Eigennutz und Pokerspiel

Die Fernsehübertragung von Havels feierlicher Beerdigung wird an die Wand projiziert, während die zynisch gewordene Jana, die vom Pokerspielen lebt und damit viel Geld verdient, mit dem Freund ihrer Tochter schläft. Es ist eine sehr ernste Versuchsanordnung von Menschen, in deren Leben Ideale nur so lange die Hauptrolle spielen, wie sie den Zwecken des Eigennutzes dienen.

Während Kolečko die Elterngeneration gleichsam auf die Analysecouch legt, umkreist die gleichaltrige Anna Saavedra in ihrem essayistischen Dramentext „Geheimbericht vom Planeten der Mütter“ spielerisch das Phänomen des Mutterseins an sich. Saavedra ist im übrigen, weil hochschwanger, als einzige Autorin nicht angereist. Dafür haben die Zuschauer ihre Stühle in drei langen Reihen an der Längsseite des Raumes platzieren müssen, was einen Panoramablick ermöglicht, während knallend Fruchtblasen platzen. Die Darstellerinnen tun ihr Bestes, um einen hundertstimmigen Chor von Müttern anzudeuten und zu skandieren „Wie jede gute Mutter musst du die allerbeste Mutter sein und mehr und immer mehr kaufen!“. Auch mütterfeindliche Stimmen kommen zu Wort, die sich beschweren, dass Müttergeschwader Cafés besetzten; und das ist irgendwie lustig, denn es ist ja ganz wie in Berlin! Die Idee, sich an schlechten Tagen eine Papiertüte mit Smileygesicht über den Kopf zu ziehen, um das Baby bei Laune zu halten, wird vom Publikum mit großem Gelächter belohnt.

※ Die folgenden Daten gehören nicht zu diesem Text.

==> config.mk <==
export PLATFORM = sky130hd
export DESIGN_NAME = riscv_mem_arbiter
export DESIGN_NICKNAME = d
export VERILOG_FILES = /design/src/rtl/riscv_mem_pkg.sv /design/src/rtl/mem_arb_rr2.sv /design/src/rtl/riscv_mem_arbiter.sv
export SDC_FILE = /design/constraint.sdc
export NUM_CORES = 1
export LEC_CHECK = 0
export ABC_AREA = 1
export ABC_CLOCK_PERIOD_IN_PS = 2200
export CAP_MARGIN = 25
export CORE_MARGIN = 2
export CORE_UTILIZATION = 39
export CTS_CLUSTER_DIAMETER = 80
export DETAILED_ROUTE_END_ITERATION = 7
export PLACE_DENSITY_LB_ADDON = 0.08
export SKIP_CTS_REPAIR_TIMING = 1
export SYNTH_ARGS = -nofsm -noshare
export SYNTH_HDL_FRONTEND = slang
export SYNTH_SLANG_ARGS = --single-unit
==> constraint.sdc <==
create_clock -name CLK -period 2.2 [get_ports CLK]
set_clock_uncertainty 0.05 [all_clocks]
set_input_delay 0.22 -clock CLK [delete_from_list [all_inputs] [get_ports CLK]]
set_output_delay 0.22 -clock CLK [all_outputs]
set_load 0.005 [all_outputs]
==> src/rtl/riscv_mem_pkg.sv <==
// Shared constants and types for the unified-memory arbiter.
package riscv_mem_pkg;

    localparam int unsigned AWIDTH_DEF  = 12;
    localparam int unsigned DWIDTH_DEF  = 32;
    localparam int unsigned MAWIDTH_DEF = 10;

    // Which requester owns the read data coming back from the SRAM next cycle
    typedef enum logic [1:0] {
        OWN_NONE = 2'd0,
        OWN_I    = 2'd1,
        OWN_D    = 2'd2
    } owner_e;

    // Requester identity used by the round-robin pointer
    typedef enum logic {
        PORT_I = 1'b0,
        PORT_D = 1'b1
    } port_e;

    // Grant vector bit positions
    localparam int unsigned GNT_I = 0;
    localparam int unsigned GNT_D = 1;

    // SRAM pin values when no access is issued
    localparam logic       CSN_IDLE = 1'b1;
    localparam logic       WEN_IDLE = 1'b1;
    localparam logic [3:0] BE_IDLE  = 4'h0;
    localparam logic [3:0] BE_FULL  = 4'hF;

endpackage

==> src/rtl/mem_arb_rr2.sv <==
// Two-way round-robin arbiter: grants combinationally, remembers the last winner.
module mem_arb_rr2
    import riscv_mem_pkg::*;
(
    input  logic       CLK,
    input  logic       RST,
    input  logic [1:0] req_i,
    output logic [1:0] gnt_o
);

    port_e last_gnt_q;

    // Lone requester wins outright; on a tie the port that did not win last time goes first
    always_comb begin
        gnt_o = 2'b00;
        if (!RST) begin
            if (req_i[GNT_I] && req_i[GNT_D]) begin
                if (last_gnt_q == PORT_D) begin
                    gnt_o[GNT_I] = 1'b1;
                end else begin
                    gnt_o[GNT_D] = 1'b1;
                end
            end else begin
                gnt_o = req_i;
            end
        end
    end

    // Reset to D so that I wins the first tie after reset
    always_ff @(posedge CLK) begin
        if (RST) begin
            last_gnt_q <= PORT_D;
        end else if (gnt_o[GNT_I]) begin
            last_gnt_q <= PORT_I;
        end else if (gnt_o[GNT_D]) begin
            last_gnt_q <= PORT_D;
        end
    end

endmodule

==> src/rtl/riscv_mem_arbiter.sv <==
// Shares one single-port SRAM between the fetch and data ports of the core,
// routes read data back to its requester and counts per-port stall cycles.
module riscv_mem_arbiter
    import riscv_mem_pkg::*;
#(
    parameter int unsigned AWIDTH    = AWIDTH_DEF,
    parameter int unsigned DWIDTH    = DWIDTH_DEF,
    parameter int unsigned MAWIDTH   = MAWIDTH_DEF,
    parameter int unsigned CNT_WIDTH = 32
) (
    input  logic                 CLK,
    input  logic                 RST,
    // Instruction fetch port
    input  logic                 I_REQ,
    input  logic [AWIDTH-1:0]    I_ADDR,
    output logic                 I_GNT,
    output logic                 I_RVALID,
    output logic [DWIDTH-1:0]    I_RDATA,
    // Data port
    input  logic                 D_REQ,
    input  logic                 D_WE,
    input  logic [AWIDTH-1:0]    D_ADDR,
    input  logic [3:0]           D_BE,
    input  logic [DWIDTH-1:0]    D_WDATA,
    output logic                 D_GNT,
    output logic                 D_RVALID,
    output logic [DWIDTH-1:0]    D_RDATA,
    // SRAM side
    output logic                 MEM_CSN,
    output logic                 MEM_WEN,
    output logic [3:0]           MEM_BE,
    output logic [MAWIDTH-1:0]   MEM_ADDR,
    output logic [DWIDTH-1:0]    MEM_DOUT,
    input  logic [DWIDTH-1:0]    MEM_DI,
    // Stall statistics
    output logic [CNT_WIDTH-1:0] I_STALL_CNT,
    output logic [CNT_WIDTH-1:0] D_STALL_CNT
);

    localparam logic [CNT_WIDTH-1:0] CNT_MAX = '1;

    logic [1:0]           gnt;
    owner_e               owner_d, owner_q;
    logic [CNT_WIDTH-1:0] i_stall_d, i_stall_q;
    logic [CNT_WIDTH-1:0] d_stall_d, d_stall_q;

    // Byte-offset bits never reach the word-addressed SRAM
    logic unused_addr_bits;
    assign unused_addr_bits = ^{I_ADDR[1:0], D_ADDR[1:0]};

    mem_arb_rr2 u_arb (
        .CLK   (CLK),
        .RST   (RST),
        .req_i ({D_REQ, I_REQ}),
        .gnt_o (gnt)
    );

    assign I_GNT = gnt[GNT_I];
    assign D_GNT = gnt[GNT_D];

    // Drive the SRAM from whichever port won; idle pins otherwise (also covers reset)
    always_comb begin
        MEM_CSN  = CSN_IDLE;
        MEM_WEN  = WEN_IDLE;
        MEM_BE   = BE_IDLE;
        MEM_ADDR = '0;
        MEM_DOUT = '0;
        owner_d  = OWN_NONE;
        if (gnt[GNT_I]) begin
            MEM_CSN  = 1'b0;
            MEM_BE   = BE_FULL;
            MEM_ADDR = I_ADDR[MAWIDTH+1:2];
            owner_d  = OWN_I;
        end else if (gnt[GNT_D]) begin
            MEM_CSN  = 1'b0;
            MEM_WEN  = ~D_WE;
            MEM_BE   = D_WE ? D_BE : BE_FULL;
            MEM_ADDR = D_ADDR[MAWIDTH+1:2];
            MEM_DOUT = D_WE ? D_WDATA : '0;
            // Writes produce no return data
            owner_d  = D_WE ? OWN_NONE : OWN_D;
        end
    end

    // Remember who gets the SRAM output next cycle
    always_ff @(posedge CLK) begin
        if (RST) begin
            owner_q <= OWN_NONE;
        end else begin
            owner_q <= owner_d;
        end
    end

    // Read return; reset squashes a return that is in flight
    always_comb begin
        I_RVALID = !RST && (owner_q == OWN_I);
        D_RVALID = !RST && (owner_q == OWN_D);
        I_RDATA  = I_RVALID ? MEM_DI : '0;
        D_RDATA  = D_RVALID ? MEM_DI : '0;
    end

    // Saturating stall counters: a waiting request that was not granted this cycle
    always_comb begin
        i_stall_d = i_stall_q;
        d_stall_d = d_stall_q;
        if (I_REQ && !gnt[GNT_I] && (i_stall_q != CNT_MAX)) begin
            i_stall_d = i_stall_q + 1'b1;
        end
        if (D_REQ && !gnt[GNT_D] && (d_stall_q != CNT_MAX)) begin
            d_stall_d = d_stall_q + 1'b1;
        end
    end

    // Counter state
    always_ff @(posedge CLK) begin
        if (RST) begin
            i_stall_q <= '0;
            d_stall_q <= '0;
        end else begin
            i_stall_q <= i_stall_d;
            d_stall_q <= d_stall_d;
        end
    end

    assign I_STALL_CNT = i_stall_q;
    assign D_STALL_CNT = d_stall_q;

endmodule

==> reports/metrics.cfg, run 1 <==
[hold_path]
min_from = D_REQ
whs_path_depth = 4
hold_class = primary input to register
min_to = owner_q[1]

[grt]
grt_pass1_wl_um = 28800
grt_pass1_vias = 5632
antenna_found_initial = 1
grt_max_degree = 42
gr-usage-all-layers_pct = 27.4
grt_overflow = 0

[pwr]
power.density_nw_per_um2 = 393
leakage_nw = 3.40
totalPowerFinal_mw = 3.28
irDropWorstVdd_v = 0.000344

[clocking]
cts_buffers = 9
cts_tree = yes
path_clk_slew_ns = 0.06
htree_levels = 3
clock-sinks = 67
clk-insertion-delay-late_ns = 0.34
clock-root-buffer = clkbuf_16
clockBufferDepth = 2

[setup_path]
r2r_end = D_STALL_CNT[20]
critPathTopFamily = buffers and inverters
worstSetupPathType = primary input to primary output
critPathMaxStageDelay_ns = 0.50
timing.rr.start = D_STALL_CNT[0]
critPathBufInv = 4
crit_fanout = 6
cp-start-kind = primary input
crit_top_cell = clkdlybuf4s50_1
rrSetupSlack_ns = 0.27
cp_cell_sequence = clkdlybuf4s50_1 > inv_1 > nor2_2 > nand2_4 > clkinvlp_4 > a22o_1 > clkdlybuf4s50_1
cp-end-kind = primary output
crit_slowest_cell = clkdlybuf4s50_1
crit_arrival_ns = 1.88
reg2reg_depth = 9
worstPathRequired_ns = 1.93

[floorplan]
chipHeight_um = 116
fp.dieArea_um2 = 13500
initial_core_util_pct = 40.4
ios = 277
coreArea_um2 = 12100
row_count = 40
die_x_um = 116

[cells_and_area]
fin_util_pct = 68.8
finalNetCount = 1252
n_antenna_cell = 0
drive_gt1_share_pct = 8.38
final_cell_count_no_fill = 1326
syn_to_final_growth_pct = 70.4

[synth]
ys.flop_type = dfxtp_1
synth_top_area_share_pct = 27.4
synth.distinct_cells = 32
mappedNetlistArea_um2 = 4890
synth_edf_count = 0
synth_seq_area_share_pct = 27.4
synth_nets = 962
ys_ff_latch = 67
syn_inst = 863
synthArstFlopShare_pct = 0
synth_area_leader_cell = dfxtp_1
avgSynthCellArea_um2 = 5.67
synthTopCellsByArea = dfxtp_1 (27%), nor2_1 (19%), nand2_1 (17%)
synth.most_common_cell = nor2_1
synth_commonest_cells = nor2_1 (242), nand2_1 (227), inv_1 (93)
yosys_warnings = 0

[timing]
timing_hold_violations_final = 0
setup_violations = 0
tightest_slew_ns = 0.442
period_minus_slack_ns = 2.15
finalSetupTns_ns = 0
hold_ws_ns = 0.345
drv_slew = 0
period_share_pct = 97.7
slew_headroom_pct = 70.4
fmax_mhz = 465

[placed_design]
dp_cells = 1309
gp_congestion = 0.881
numPortBuffers = 272
post-dp-hpwl_um = 15200

[routing]
final_antenna_net_count = 0
drcViolationCount = 0
via_count = 6282
wl_per_cell_um = 14.4
drtIter0Drc = 482
wl_um = 19100
viasPerCell = 4.74
drtPass1Iterations = 5

[job]
drv_cap = 0

[outcome]
status = finished, final reports clean

cells in the final DEF (no fill, tap or decap), drive strengths merged, types with 5 or more instances in the layout:
cell type,Yosys,final
a21oi,57,57
a22o,10,10
buf,11,37
clkbuf,20,9
clkdlybuf4s50,0,268
clkinvlp,0,5
dfxtp,67,67
inv,94,95
nand2,235,235
nand3,64,64
nand4,12,12
nor2,254,254
o21ai,11,11
xor2,10,10
stage by stage:
stage                     setup slack [ns]  instance area, um^2
after floorplan                      0.451                 4890
after global placement              -0.161                 7990
after detailed placement            -0.163                 7990
after CTS                           -0.160                 8290
after global routing               -0.0248                 8340
final                               0.0503                 8340
layer usage:
metal  wire, um  share of wire (%)  GRT usage (%)  vias up
li1           -                  -              -     3267
met1       7940                 42           33.2     2761
met2       9220                 48           46.4      224
met3       1420                7.5           7.90       30
met4        467                2.5           9.92        0
met5          0                  0              0        -
sequential cells by signal (all words and copies together), names as in the netlist:
register          count
D_STALL_CNT          32
I_STALL_CNT          32
owner_q               2
u_arb.last_gnt_q      1
how the worst max path moves through the flow:
stage | startpoint | end | slack (ns) | depth (start not counted)
after global routing | I_REQ | MEM_ADDR[9] | -0.02 | 7
final | I_REQ | MEM_ADDR[9] | 0.05 | 7
after CTS | RST | D_RDATA[8] | -0.16 | 7
after global placement | RST | D_RDATA[8] | -0.16 | 7
after floorplan | I_STALL_CNT[0] | I_STALL_CNT[8] | 0.45 | 10
after detailed placement | RST | D_RDATA[8] | -0.16 | 7
tightest hold or removal path, stage by stage:
cell and delay (ns):
dlymetal6s2s_1 0.17, nand3_2 0.14, buf_4 0.12, nor2_1 0.03
power by group:
part | total, mW | internal (mW) | leakage, nW | switching [mW]
combinational | 0.577 | 0.339 | 2.72 | 0.239
clock | 1.46 | 0.883 | 0.138 | 0.580
sequential | 1.23 | 1.22 | 0.541 | 0.0110
total | 3.28 | 2.44 | 3.40 | 0.830
kinds of logic after synthesis:
logic type,Yosys count,synth area share (%)
fa+ha+maj,2,0.511
simple gates,574,48.8
buf+inv,125,10.6
flops,67,27.4
compound gates,81,10.2
xor+xnor,14,2.51
cell type report:
class | count | area [um^2]
Fill cell | 1136 | 3770
Clock buffer | 9 | 225
Timing Repair inverter | 1 | 7.51
Tap cell | 168 | 210
Sequential cell | 67 | 1340
Clock inverter | 7 | 75.1
Timing Repair Buffer | 309 | 3060
Inverter | 94 | 357
Multi-Input combinational cell | 671 | 3060
Note: power is estimated with default switching activity, not from simulation.
==> inputs of run 2 (changes only) <==
--- a/config.mk
+++ b/config.mk
@@ -9,11 +9,11 @@
 export ABC_CLOCK_PERIOD_IN_PS = 2200
 export CAP_MARGIN = 25
 export CORE_MARGIN = 2
-export CORE_UTILIZATION = 39
-export CTS_CLUSTER_DIAMETER = 80
+export CORE_UTILIZATION = 40
 export DETAILED_ROUTE_END_ITERATION = 7
 export PLACE_DENSITY_LB_ADDON = 0.08
 export SKIP_CTS_REPAIR_TIMING = 1
 export SYNTH_ARGS = -nofsm -noshare
 export SYNTH_HDL_FRONTEND = slang
+export SYNTH_HIERARCHICAL = 1
 export SYNTH_SLANG_ARGS = --single-unit
==> run 2 against run 1 <==
  * Setup slack better by 0.019 ns
  * Cell area is 4.0% higher
  * Largest cell class unchanged
  * Die area is 0.13% lower
  * Via count is 3.3% higher
==> reports/metrics.cfg, run 2 <==
[pwr]
p_int_mw = 2.53
totalPowerFinal_mw = 3.33
irDropWorstVdd_v = 0.000419
p_seq_share_pct = 37.6
power.density_nw_per_um2 = 384
leakage_nw = 4.50
comb_power_share_pct = 17.2
clkPwrFrac_pct = 45.1
swShare_pct = 23.8
p_sw_mw = 0.794

[cells_and_area]
filler_cell_count = 1053
final_cell_mix = nor2_1 (259), clkdlybuf4s50_1 (222), nand2_1 (193), inv_1 (141), dfxtp_1 (67)
drive_gt1_share_pct = 9.42
final_common_cell = nor2_1
finalNetCount = 1293
n_antenna_cell = 0
syn_to_final_growth_pct = 73.0
final_cell_count_no_fill = 1367
fin_util_pct = 71.6

[timing]
drv_slew = 0
rsz0062_at_grt = no
tightest_slew_ns = 0.621
period_share_pct = 96.8
slew_headroom_pct = 58.6
hold_ws_ns = 0.127
finalSetupTns_ns = 0
timing_hold_violations_final = 0
fmax_mhz = 469
setup_violations = 0
period_minus_slack_ns = 2.13

[synth]
synth_nets = 995
ys.flop_type = dfxtp_1
mappedNetlistArea_um2 = 5010
ys_ff_latch = 67
yosys_warnings = 6
synthArstFlopShare_pct = 0
synthTopCellsByArea = dfxtp_1 (27%), nor2_1 (20%), nand2_1 (15%)
synth.most_common_cell = nor2_1
synth_edf_count = 0
syn_inst = 896
synth_area_leader_cell = dfxtp_1
synth_seq_area_share_pct = 26.8
synth_top_area_share_pct = 26.8
synth_commonest_cells = nor2_1 (262), nand2_1 (196), inv_1 (142)
avgSynthCellArea_um2 = 5.59
synth.distinct_cells = 31

[floorplan]
coreArea_um2 = 12100
ios = 277
row_count = 40
initial_core_util_pct = 41.4
die_x_um = 116
fp.dieArea_um2 = 13400
chipHeight_um = 116

[placed_design]
numPortBuffers = 272
post-dp-hpwl_um = 15300
gp_congestion = 0.971
dp_cells = 1348

[setup_path]
crit_arrival_ns = 1.86
cp-end-kind = primary output
worstPathRequired_ns = 1.93
crit_slowest_cell = clkdlybuf4s50_1
cp_cell_sequence = clkdlybuf4s50_1 > buf_4 > nand2_2 > nor2_4 > buf_6 > buf_4 > buf_12 > clkdlybuf4s50_1
critPathMaxStageDelay_ns = 0.50
cp-start-kind = primary input
crit_fanout = 9
worstSetupPathType = primary input to primary output

[routing]
drtPass1Iterations = 5
viasPerCell = 4.75
drcViolationCount = 0
drtIter0Drc = 396
via_count = 6492
wl_per_cell_um = 14.4
wl_um = 19600
final_antenna_net_count = 0

[grt]
grt_overflow = 0
grt_max_degree = 61
grt_pass1_vias = 5698
antenna_found_initial = 0
grt_pass1_wl_um = 28600
gr-usage-all-layers_pct = 27.1

[clocking]
clk-insertion-delay-late_ns = 0.34
clock-root-buffer = clkbuf_16
path_clk_slew_ns = 0.05
cts_buffers = 9
htree_levels = 3
cts_tree = yes
clockBufferDepth = 2
clock-sinks = 67

[hold_path]
hold_class = primary input to register

[outcome]
status = finished, final reports clean

[job]
drv_cap = 0

[run 2: per-stage QoR]
| stage | setup slack, ns | area (um^2) |
|---|---|---|
| 2_1_floorplan | 0.547 | 5010 |
| 3_3_place_gp | -0.185 | 8140 |
| 3_5_place_dp | -0.194 | 8140 |
| 4_1_cts | -0.195 | 8450 |
| 5_1_grt | 0.0252 | 8670 |
| 6_report | 0.0696 | 8670 |
[run 2: area by class of cell]
type / instances / area, um^2 / share of cell area [%]
timing repair buffer: 313 / 3240 / 37.4
clock inverter: 4 / 47.5 / 0.548
clock buffer: 12 / 267 / 3.07
sequential: 67 / 1340 / 15.5
tap: 168 / 210 / 2.42
multi-input combinational: 653 / 3000 / 34.6
inverter: 150 / 563 / 6.49
[run 2: final timing paths]
kind	from	endpoint	slack, ns	cells past startpoint
hold / removal	RST	u_arb/last_gnt_q	0.13	3
hold reg to reg	u_arb/last_gnt_q	u_arb/last_gnt_q	0.47	2
setup / recovery	I_REQ	I_GNT	0.07	8
setup reg to reg	D_STALL_CNT[0]	D_STALL_CNT[27]	0.21	10
[run 2: cell families (layout without fill, tap and decap cells)]
logic type / after synthesis / after routing / synth area share (%)
simple gates: 579 / 579 / 49.4
buf+inv: 176 / 479 / 14.3
flops: 67 / 67 / 26.8
compound gates: 66 / 66 / 7.94
xor+xnor: 6 / 6 / 1.05
fa+ha+maj: 2 / 2 / 0.499
[run 2: metal layers]
metal	wire length (um)	vias to the layer above	share of wire, %	track usage, %
li1	-	3329	-	-
met1	7710	2859	39	32.5
met2	9670	266	49	46.4
met3	1720	38	8.8	8.79
met4	532	0	2.7	7.78
met5	0	-	0	0
[run 2: worst max-delay path, delay by kind of cell]
kind                   cells  cell delay (ns)
buffers and inverters      6             1.45
and+or+nand+nor            2             0.20
[run 2: power by group through the flow]
stage          combinational, mW  clock [mW]  sequential (mW)
2_1_floorplan              0.186           0             1.28
3_5_place_dp               0.563           0             1.28
5_1_grt                    0.620        1.58             1.26
6_report                   0.574        1.50             1.25
4_1_cts                    0.567        1.52             1.25
3_3_place_gp               0.560           0             1.28
<file path="config.mk">
export PLATFORM = sky130hd
export DESIGN_NAME = lcd_host
export DESIGN_NICKNAME = d
export VERILOG_FILES = /design/src/rtl/lcd_host.sv
export SDC_FILE = /design/constraint.sdc
export NUM_CORES = 1
export LEC_CHECK = 0
export CAP_MARGIN = 30
export CELL_PAD_IN_SITES_DETAIL_PLACEMENT = 1
export CELL_PAD_IN_SITES_GLOBAL_PLACEMENT = 2
export CORE_MARGIN = 4
export CORE_UTILIZATION = 49
export DETAILED_ROUTE_END_ITERATION = 8
export PLACE_DENSITY = 0.84
export SYNTH_ARGS = -nofsm -noshare
export SYNTH_HDL_FRONTEND = slang
export SYNTH_SLANG_ARGS = --single-unit
</file>
<file path="constraint.sdc">
create_clock -name clk -period 6.76 [get_ports clk]
set_input_delay 1.69 -clock clk [delete_from_list [all_inputs] [get_ports clk]]
set_output_delay 1.69 -clock clk [all_outputs]
set_load 0.01 [all_outputs]
</file>
<file path="src/rtl/lcd_host.sv">
// LCD host: image buffer with ROM responder, command FIFO, frame sequencer and result capture.
// Optional watchdog is built only when LCD_HOST_TIMEOUT_EN is defined.
module lcd_host #(
  parameter int FIFO_DEPTH = 8,
  parameter int TIMEOUT    = 256
) (
  input  logic        clk,
  input  logic        reset,
  input  logic        img_we,
  input  logic [5:0]  img_addr,
  input  logic [7:0]  img_data,
  input  logic [3:0]  cmd_in,
  input  logic        cmd_in_valid,
  output logic        cmd_in_ready,
  output logic [3:0]  cmd,
  output logic        cmd_valid,
  input  logic        busy,
  input  logic        done,
  input  logic        IROM_rd,
  input  logic [5:0]  IROM_A,
  output logic [7:0]  IROM_Q,
  input  logic        IRAM_valid,
  input  logic [5:0]  IRAM_A,
  input  logic [7:0]  IRAM_D,
  input  logic [5:0]  res_addr,
  output logic [7:0]  res_data,
  output logic        frame_done,
  output logic [13:0] checksum,
  output logic [6:0]  wr_count,
  output logic        err,
  output logic        bad_cmd,
  output logic        timeout
);

  localparam int AW = $clog2(FIFO_DEPTH);

  generate
    if (FIFO_DEPTH < 2 || (FIFO_DEPTH & (FIFO_DEPTH - 1)) != 0) begin : g_bad_depth
      $error("lcd_host: FIFO_DEPTH must be a power of two, at least 2");
    end
    if (TIMEOUT < 2) begin : g_bad_timeout
      $error("lcd_host: TIMEOUT must be at least 2");
    end
  endgenerate

  typedef enum logic [1:0] {LOAD, ISSUE, DRAIN, REPORT} state_t;

  state_t state, state_next;

  logic [7:0] image  [64];
  logic [7:0] result [64];

  logic [3:0]    fifo_mem [FIFO_DEPTH];
  logic [AW-1:0] wr_ptr, rd_ptr;
  logic [AW:0]   fifo_count;
  logic          fifo_full, fifo_empty, push, pop;
  logic [3:0]    head;

  logic          capture, beat, tmo_hit;
  logic [13:0]   acc, acc_next;
  logic [6:0]    cnt, cnt_next;

  // Buffers keep their contents across reset; reset only blocks writes while asserted.
  always_ff @(posedge clk) begin
    if (reset && img_we) image[img_addr] <= img_data;
  end

  always_ff @(posedge clk) begin
    if (reset && IRAM_valid) result[IRAM_A] <= IRAM_D;
  end

  assign IROM_Q   = IROM_rd ? image[IROM_A] : 8'h00;
  assign res_data = result[res_addr];

  assign fifo_full    = (fifo_count == (AW+1)'(FIFO_DEPTH));
  assign fifo_empty   = (fifo_count == '0);
  assign cmd_in_ready = reset && !fifo_full;
  assign push         = cmd_in_valid && cmd_in_ready && (cmd_in <= 4'd11);
  assign pop          = cmd_valid;
  assign head         = fifo_mem[rd_ptr];

  always_ff @(posedge clk) begin
    if (push) fifo_mem[wr_ptr] <= cmd_in;
  end

  // Full blocks a push even when the same cycle pops, so count never needs a bypass.
  always_ff @(posedge clk) begin
    if (!reset) begin
      wr_ptr     <= '0;
      rd_ptr     <= '0;
      fifo_count <= '0;
    end else begin
      if (push) wr_ptr <= wr_ptr + AW'(1);
      if (pop)  rd_ptr <= rd_ptr + AW'(1);
      fifo_count <= fifo_count + (AW+1)'(push) - (AW+1)'(pop);
    end
  end

  always_ff @(posedge clk) begin
    if (!reset) state <= LOAD;
    else        state <= state_next;
  end

  always_comb begin
    state_next = state;
    case (state)
      LOAD:    if (!busy) state_next = ISSUE;
      ISSUE:   if (cmd_valid && head == 4'd0) state_next = DRAIN;
      DRAIN:   if (done) state_next = REPORT;
      REPORT:  state_next = LOAD;
      default: state_next = LOAD;
    endcase
    if (tmo_hit) state_next = LOAD;
  end

  // The LCD decodes cmd==0 even without cmd_valid, so idle cmd is parked at 4'hF.
  always_comb begin
    cmd_valid = 1'b0;
    cmd       = 4'hF;
    capture   = (state == DRAIN) || (state == REPORT);
    if (reset && state == ISSUE && !busy && !fifo_empty) begin
      cmd_valid = 1'b1;
      cmd       = head;
    end
  end

  assign beat = IRAM_valid && capture;

  always_comb begin
    acc_next = acc;
    cnt_next = cnt;
    if (beat) begin
      acc_next = acc + 14'(IRAM_D);
      if (cnt != 7'd127) cnt_next = cnt + 7'd1;
    end
  end

  // REPORT folds in a beat arriving with done before latching the frame statistics.
  always_ff @(posedge clk) begin
    if (!reset) begin
      acc        <= '0;
      cnt        <= '0;
      checksum   <= '0;
      wr_count   <= '0;
      frame_done <= 1'b0;
      err        <= 1'b0;
      bad_cmd    <= 1'b0;
    end else begin
      frame_done <= (state == REPORT);
      bad_cmd    <= cmd_in_valid && (cmd_in > 4'd11);
      if (state == REPORT) begin
        checksum <= acc_next;
        wr_count <= cnt_next;
        acc      <= '0;
        cnt      <= '0;
        if (cnt_next != 7'd64) err <= 1'b1;
      end else if (tmo_hit) begin
        acc <= '0;
        cnt <= '0;
      end else if (state == DRAIN) begin
        acc <= acc_next;
        cnt <= cnt_next;
      end
      if (IRAM_valid && !capture) err <= 1'b1;
      if (done && state != DRAIN) err <= 1'b1;
    end
  end

`ifdef LCD_HOST_TIMEOUT_EN
  localparam int TW = $clog2(TIMEOUT + 1);

  logic [TW-1:0] tmo_cnt;
  logic          timeout_q;

  assign tmo_hit = ((state == LOAD) || (state == DRAIN)) && (tmo_cnt == TW'(TIMEOUT - 1));
  assign timeout = timeout_q;

  // Watchdog only ages the states that wait on the LCD; any state change restarts it.
  always_ff @(posedge clk) begin
    if (!reset) begin
      tmo_cnt   <= '0;
      timeout_q <= 1'b0;
    end else begin
      if (tmo_hit || state_next != state) tmo_cnt <= '0;
      else if (state == LOAD || state == DRAIN) tmo_cnt <= tmo_cnt + TW'(1);
      if (tmo_hit) timeout_q <= 1'b1;
    end
  end
`else
  assign tmo_hit = 1'b0;
  assign timeout = 1'b0;
`endif

endmodule

</file>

Entspannt nach dem heiter-grotesken Ausflug ins Übermütterliche packt die Zuschauerschaft wieder die Stühle und zieht um in die einzige Ecke des Raumes, die ein Fenster zur Außenwelt bietet. Hier spielt Eva Prchalovás Stück „Höhenangst“, auf einer Sitzecke und in der klassischen Formation der Begegnung zweier Paare. Hier bringt ein junges, unkonventionelles und etwas impertinentes Paar das geordnet langweilige Leben einer älteren Verbindung durcheinander. Worum es ganz genau bei der Internetannonce ging, über die diese vier Menschen in Kontakt gekommen sind, werden wir nicht erfahren. Auch nicht, ob es den Balkon wirklich gibt, auf dem sich angeblich ein Teil der Handlung hinter der Szene abspielt, oder ob dieser Balkon ein surrealistisches Element ist, das eher eine Art Bewusstseinszustand wiederspiegelt.

Eva Prchalová gewinnt für „Höhenangst“ jedenfalls den Publikumspreis des Abends: ein Wochenende in Berlin.